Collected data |
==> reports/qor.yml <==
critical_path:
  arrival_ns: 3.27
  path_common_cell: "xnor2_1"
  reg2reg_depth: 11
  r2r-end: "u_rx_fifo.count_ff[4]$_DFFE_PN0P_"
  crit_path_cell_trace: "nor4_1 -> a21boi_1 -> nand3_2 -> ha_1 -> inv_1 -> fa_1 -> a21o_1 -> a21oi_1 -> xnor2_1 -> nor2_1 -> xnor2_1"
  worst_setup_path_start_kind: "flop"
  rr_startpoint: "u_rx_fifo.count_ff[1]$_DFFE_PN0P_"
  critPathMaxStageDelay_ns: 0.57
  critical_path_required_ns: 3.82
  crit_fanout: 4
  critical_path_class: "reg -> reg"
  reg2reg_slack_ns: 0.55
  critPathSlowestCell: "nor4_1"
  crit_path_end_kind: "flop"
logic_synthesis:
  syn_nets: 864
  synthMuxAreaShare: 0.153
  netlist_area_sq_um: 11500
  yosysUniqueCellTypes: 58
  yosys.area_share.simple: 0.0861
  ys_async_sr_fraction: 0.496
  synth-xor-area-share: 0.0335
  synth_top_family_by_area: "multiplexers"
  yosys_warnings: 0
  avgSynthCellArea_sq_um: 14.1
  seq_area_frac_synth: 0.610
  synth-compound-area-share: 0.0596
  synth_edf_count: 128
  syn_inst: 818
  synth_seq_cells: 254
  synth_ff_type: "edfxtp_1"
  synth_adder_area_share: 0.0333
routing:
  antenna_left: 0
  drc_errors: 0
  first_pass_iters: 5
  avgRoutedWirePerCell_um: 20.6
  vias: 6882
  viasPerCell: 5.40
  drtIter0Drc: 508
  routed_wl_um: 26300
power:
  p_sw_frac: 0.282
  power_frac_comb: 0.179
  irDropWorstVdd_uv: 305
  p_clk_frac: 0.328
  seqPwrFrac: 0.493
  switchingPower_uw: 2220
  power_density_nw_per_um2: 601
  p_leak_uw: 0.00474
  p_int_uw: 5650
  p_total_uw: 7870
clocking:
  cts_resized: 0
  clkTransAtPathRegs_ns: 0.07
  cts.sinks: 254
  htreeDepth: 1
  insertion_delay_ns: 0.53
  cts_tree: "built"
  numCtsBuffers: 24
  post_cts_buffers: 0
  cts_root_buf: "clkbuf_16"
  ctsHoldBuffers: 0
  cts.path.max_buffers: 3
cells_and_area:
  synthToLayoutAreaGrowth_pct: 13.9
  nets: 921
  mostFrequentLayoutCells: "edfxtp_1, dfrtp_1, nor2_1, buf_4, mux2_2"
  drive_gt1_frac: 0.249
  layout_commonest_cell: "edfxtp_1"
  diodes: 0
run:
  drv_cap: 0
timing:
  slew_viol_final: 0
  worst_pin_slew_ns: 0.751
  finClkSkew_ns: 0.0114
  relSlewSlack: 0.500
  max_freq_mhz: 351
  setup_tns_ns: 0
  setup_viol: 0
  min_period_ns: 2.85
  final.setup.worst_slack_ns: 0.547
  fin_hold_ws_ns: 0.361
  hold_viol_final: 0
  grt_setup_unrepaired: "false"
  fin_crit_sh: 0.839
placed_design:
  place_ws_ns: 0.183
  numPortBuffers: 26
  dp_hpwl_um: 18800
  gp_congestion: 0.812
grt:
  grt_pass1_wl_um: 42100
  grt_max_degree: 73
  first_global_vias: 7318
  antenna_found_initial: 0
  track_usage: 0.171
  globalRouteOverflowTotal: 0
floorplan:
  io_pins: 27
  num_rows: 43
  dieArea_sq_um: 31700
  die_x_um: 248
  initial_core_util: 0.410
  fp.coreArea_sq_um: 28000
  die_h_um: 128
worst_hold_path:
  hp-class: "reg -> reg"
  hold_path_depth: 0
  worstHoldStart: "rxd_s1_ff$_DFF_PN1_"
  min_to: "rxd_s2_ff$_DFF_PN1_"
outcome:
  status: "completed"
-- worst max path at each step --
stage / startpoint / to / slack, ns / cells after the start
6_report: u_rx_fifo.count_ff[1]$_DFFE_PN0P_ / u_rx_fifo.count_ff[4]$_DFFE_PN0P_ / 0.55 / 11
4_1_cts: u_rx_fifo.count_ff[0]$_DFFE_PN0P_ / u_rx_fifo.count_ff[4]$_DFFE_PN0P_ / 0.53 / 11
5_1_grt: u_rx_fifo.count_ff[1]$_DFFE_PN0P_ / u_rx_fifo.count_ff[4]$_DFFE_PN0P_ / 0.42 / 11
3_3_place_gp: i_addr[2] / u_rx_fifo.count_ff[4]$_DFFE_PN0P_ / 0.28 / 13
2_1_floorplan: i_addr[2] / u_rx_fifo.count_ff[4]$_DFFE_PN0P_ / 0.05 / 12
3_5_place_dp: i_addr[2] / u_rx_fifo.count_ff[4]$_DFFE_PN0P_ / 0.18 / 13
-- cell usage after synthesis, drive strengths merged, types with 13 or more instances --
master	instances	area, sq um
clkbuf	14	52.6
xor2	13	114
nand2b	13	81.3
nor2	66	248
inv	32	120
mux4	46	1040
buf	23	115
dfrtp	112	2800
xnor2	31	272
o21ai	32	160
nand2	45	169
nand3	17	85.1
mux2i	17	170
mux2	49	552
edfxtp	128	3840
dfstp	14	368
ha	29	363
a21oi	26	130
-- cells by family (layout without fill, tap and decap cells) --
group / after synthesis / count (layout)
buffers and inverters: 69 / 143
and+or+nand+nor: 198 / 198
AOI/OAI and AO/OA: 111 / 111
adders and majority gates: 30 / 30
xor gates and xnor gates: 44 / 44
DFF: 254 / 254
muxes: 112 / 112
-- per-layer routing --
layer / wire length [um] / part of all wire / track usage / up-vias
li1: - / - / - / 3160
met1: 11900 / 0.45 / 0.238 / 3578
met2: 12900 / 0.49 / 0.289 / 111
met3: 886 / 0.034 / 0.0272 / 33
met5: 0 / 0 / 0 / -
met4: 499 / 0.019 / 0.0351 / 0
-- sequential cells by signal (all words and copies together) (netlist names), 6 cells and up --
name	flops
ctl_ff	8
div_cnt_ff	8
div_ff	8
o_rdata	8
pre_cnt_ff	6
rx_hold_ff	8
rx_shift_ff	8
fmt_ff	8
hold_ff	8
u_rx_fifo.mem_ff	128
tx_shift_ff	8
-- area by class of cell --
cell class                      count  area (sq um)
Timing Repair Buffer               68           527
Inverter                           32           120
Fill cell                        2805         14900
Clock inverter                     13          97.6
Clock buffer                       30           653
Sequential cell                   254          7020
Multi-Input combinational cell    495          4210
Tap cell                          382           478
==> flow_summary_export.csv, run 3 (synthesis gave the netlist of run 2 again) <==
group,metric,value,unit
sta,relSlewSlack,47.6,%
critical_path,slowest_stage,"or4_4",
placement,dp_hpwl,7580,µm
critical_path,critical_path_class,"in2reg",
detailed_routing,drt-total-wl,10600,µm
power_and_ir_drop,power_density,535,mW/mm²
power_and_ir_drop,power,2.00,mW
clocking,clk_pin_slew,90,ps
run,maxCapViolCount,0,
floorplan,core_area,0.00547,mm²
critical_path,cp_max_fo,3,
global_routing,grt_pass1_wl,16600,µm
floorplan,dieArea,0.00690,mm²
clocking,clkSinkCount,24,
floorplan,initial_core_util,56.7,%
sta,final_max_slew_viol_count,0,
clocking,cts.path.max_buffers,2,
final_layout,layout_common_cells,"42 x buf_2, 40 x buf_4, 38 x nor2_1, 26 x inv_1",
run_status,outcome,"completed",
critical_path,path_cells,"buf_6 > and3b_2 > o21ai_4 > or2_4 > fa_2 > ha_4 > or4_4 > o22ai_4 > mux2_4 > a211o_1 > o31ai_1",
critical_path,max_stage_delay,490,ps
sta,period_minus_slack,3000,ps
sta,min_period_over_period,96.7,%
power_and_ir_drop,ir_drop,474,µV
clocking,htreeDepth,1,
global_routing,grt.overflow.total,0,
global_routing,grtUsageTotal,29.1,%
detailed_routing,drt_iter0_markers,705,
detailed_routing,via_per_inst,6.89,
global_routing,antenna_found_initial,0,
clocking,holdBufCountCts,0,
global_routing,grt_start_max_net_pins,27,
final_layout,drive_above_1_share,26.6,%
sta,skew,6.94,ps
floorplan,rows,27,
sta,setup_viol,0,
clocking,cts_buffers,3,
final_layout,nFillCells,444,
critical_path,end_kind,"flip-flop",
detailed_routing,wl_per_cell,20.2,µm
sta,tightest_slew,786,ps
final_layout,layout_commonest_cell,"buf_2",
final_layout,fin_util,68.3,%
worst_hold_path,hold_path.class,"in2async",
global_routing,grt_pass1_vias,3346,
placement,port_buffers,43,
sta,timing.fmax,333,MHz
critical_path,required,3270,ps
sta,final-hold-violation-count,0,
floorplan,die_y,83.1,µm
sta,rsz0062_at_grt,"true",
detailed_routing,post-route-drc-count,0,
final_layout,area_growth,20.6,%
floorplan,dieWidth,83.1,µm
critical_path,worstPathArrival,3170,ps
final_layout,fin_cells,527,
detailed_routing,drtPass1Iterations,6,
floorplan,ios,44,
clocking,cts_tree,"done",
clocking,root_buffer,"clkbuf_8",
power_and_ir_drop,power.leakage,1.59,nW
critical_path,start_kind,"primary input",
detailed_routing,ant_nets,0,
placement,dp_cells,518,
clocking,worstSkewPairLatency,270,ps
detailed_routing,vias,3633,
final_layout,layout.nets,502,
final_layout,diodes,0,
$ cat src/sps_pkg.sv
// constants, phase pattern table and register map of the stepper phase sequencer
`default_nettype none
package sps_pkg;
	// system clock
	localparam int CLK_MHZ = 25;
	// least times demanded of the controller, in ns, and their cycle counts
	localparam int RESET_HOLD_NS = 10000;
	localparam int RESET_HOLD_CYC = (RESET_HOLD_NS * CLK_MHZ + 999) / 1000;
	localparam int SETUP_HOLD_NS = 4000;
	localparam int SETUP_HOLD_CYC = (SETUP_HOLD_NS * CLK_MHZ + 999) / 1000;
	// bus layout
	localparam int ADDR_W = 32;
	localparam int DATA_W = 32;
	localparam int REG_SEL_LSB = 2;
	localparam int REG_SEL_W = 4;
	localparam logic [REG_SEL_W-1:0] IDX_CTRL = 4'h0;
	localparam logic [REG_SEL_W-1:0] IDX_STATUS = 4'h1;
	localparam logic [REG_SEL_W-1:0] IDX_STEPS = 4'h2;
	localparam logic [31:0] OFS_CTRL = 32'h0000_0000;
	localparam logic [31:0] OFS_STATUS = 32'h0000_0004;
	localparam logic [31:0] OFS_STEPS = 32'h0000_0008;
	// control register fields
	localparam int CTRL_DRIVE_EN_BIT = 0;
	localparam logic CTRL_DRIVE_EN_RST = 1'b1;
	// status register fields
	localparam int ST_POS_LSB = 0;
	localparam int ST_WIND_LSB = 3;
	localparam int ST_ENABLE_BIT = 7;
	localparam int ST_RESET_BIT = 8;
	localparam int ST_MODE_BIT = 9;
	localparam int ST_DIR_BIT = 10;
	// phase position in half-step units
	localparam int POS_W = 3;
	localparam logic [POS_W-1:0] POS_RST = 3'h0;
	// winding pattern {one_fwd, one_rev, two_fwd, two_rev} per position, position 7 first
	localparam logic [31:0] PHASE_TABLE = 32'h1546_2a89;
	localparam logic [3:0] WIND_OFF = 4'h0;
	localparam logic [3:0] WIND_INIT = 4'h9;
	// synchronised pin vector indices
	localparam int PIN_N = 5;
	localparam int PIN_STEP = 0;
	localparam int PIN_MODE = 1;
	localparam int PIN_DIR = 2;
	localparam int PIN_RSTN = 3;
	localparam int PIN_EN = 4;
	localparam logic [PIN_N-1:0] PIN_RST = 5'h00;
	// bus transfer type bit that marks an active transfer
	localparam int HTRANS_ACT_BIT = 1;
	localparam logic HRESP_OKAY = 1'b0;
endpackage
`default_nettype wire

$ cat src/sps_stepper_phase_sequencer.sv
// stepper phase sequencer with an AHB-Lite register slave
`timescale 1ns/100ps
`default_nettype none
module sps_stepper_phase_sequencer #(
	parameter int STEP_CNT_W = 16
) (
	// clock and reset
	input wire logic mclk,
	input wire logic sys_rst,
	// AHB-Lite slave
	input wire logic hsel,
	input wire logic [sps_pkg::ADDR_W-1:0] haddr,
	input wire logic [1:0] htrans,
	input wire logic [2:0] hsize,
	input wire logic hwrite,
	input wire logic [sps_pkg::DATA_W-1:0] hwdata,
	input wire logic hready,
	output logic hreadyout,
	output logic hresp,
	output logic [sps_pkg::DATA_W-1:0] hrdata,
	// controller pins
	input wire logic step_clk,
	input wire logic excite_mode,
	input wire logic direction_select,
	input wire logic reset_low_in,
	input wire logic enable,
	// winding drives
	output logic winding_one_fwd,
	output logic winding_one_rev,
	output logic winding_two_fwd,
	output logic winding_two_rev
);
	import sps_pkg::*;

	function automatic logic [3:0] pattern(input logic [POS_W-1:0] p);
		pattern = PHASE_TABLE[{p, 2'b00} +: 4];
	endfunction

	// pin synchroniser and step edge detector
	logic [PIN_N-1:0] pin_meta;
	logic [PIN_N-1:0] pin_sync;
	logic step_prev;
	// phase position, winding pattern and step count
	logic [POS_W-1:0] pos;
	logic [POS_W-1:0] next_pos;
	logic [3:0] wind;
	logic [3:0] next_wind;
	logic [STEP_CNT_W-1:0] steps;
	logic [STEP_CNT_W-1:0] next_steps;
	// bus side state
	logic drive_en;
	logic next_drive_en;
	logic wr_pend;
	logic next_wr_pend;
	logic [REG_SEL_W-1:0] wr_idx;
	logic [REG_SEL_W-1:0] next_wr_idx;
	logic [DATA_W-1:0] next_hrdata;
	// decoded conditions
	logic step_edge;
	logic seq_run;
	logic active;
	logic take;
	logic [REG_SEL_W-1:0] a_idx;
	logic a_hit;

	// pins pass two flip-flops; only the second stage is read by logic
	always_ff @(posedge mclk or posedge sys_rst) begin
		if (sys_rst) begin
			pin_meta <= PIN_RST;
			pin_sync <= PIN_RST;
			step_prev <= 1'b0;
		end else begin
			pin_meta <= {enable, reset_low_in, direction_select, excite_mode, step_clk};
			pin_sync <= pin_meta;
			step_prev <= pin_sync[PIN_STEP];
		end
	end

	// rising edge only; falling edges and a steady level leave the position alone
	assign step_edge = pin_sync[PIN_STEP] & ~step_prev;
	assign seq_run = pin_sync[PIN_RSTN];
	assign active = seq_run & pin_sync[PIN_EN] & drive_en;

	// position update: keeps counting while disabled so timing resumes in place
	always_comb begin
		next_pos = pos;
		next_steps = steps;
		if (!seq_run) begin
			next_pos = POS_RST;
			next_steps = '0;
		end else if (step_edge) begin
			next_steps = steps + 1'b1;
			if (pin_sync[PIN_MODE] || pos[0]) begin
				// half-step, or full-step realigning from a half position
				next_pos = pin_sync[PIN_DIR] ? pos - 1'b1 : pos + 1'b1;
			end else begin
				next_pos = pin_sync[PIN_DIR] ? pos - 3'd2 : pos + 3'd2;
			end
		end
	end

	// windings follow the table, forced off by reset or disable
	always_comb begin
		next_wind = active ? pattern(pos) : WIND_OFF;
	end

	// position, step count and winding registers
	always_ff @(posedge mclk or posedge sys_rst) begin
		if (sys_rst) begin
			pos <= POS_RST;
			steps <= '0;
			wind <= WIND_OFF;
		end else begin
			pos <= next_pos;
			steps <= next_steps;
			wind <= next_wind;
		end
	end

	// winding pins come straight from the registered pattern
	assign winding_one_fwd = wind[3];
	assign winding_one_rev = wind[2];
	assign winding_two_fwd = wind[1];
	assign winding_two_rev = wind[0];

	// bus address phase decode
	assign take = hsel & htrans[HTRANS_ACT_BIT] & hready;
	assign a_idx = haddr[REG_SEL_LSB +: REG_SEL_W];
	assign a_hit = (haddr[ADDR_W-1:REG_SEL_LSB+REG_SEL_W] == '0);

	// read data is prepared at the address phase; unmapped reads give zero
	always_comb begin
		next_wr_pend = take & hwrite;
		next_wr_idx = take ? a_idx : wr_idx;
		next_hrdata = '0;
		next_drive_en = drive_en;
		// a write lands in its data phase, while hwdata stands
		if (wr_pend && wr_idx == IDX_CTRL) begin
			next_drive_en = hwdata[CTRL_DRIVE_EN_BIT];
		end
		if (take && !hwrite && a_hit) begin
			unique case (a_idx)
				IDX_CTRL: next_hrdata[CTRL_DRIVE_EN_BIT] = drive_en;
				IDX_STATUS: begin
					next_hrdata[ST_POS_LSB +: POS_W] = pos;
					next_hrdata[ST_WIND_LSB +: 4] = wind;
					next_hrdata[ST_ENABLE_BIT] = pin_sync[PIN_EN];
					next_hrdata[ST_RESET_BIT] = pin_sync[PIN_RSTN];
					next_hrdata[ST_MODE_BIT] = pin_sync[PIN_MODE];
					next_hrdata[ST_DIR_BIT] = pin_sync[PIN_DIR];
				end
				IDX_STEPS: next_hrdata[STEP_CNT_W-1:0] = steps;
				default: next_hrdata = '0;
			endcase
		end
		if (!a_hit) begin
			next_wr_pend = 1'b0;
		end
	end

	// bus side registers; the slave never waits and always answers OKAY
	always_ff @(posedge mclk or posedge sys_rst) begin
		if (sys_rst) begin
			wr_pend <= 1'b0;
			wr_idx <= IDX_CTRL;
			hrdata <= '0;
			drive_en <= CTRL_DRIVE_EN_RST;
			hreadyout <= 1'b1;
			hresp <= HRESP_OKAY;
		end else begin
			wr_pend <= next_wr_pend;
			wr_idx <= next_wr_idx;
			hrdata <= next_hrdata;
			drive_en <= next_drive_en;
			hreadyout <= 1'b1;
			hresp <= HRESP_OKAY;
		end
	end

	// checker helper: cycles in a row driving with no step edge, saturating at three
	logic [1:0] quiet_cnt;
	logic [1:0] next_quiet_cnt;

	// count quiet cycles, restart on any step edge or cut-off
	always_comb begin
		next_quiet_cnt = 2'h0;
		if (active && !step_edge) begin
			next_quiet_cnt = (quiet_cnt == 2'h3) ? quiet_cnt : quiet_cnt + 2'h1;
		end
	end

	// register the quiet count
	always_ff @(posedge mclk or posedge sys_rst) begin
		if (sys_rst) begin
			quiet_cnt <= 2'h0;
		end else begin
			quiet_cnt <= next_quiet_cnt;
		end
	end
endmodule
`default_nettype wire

Work to complete | Exactly as they stand, set down the lines from the top of the data through the line with "yosys.area_share.simple: 0.0861".

Completed exercise |
==> reports/qor.yml <==
critical_path:
  arrival_ns: 3.27
  path_common_cell: "xnor2_1"
  reg2reg_depth: 11
  r2r-end: "u_rx_fifo.count_ff[4]$_DFFE_PN0P_"
  crit_path_cell_trace: "nor4_1 -> a21boi_1 -> nand3_2 -> ha_1 -> inv_1 -> fa_1 -> a21o_1 -> a21oi_1 -> xnor2_1 -> nor2_1 -> xnor2_1"
  worst_setup_path_start_kind: "flop"
  rr_startpoint: "u_rx_fifo.count_ff[1]$_DFFE_PN0P_"
  critPathMaxStageDelay_ns: 0.57
  critical_path_required_ns: 3.82
  crit_fanout: 4
  critical_path_class: "reg -> reg"
  reg2reg_slack_ns: 0.55
  critPathSlowestCell: "nor4_1"
  crit_path_end_kind: "flop"
logic_synthesis:
  syn_nets: 864
  synthMuxAreaShare: 0.153
  netlist_area_sq_um: 11500
  yosysUniqueCellTypes: 58
  yosys.area_share.simple: 0.0861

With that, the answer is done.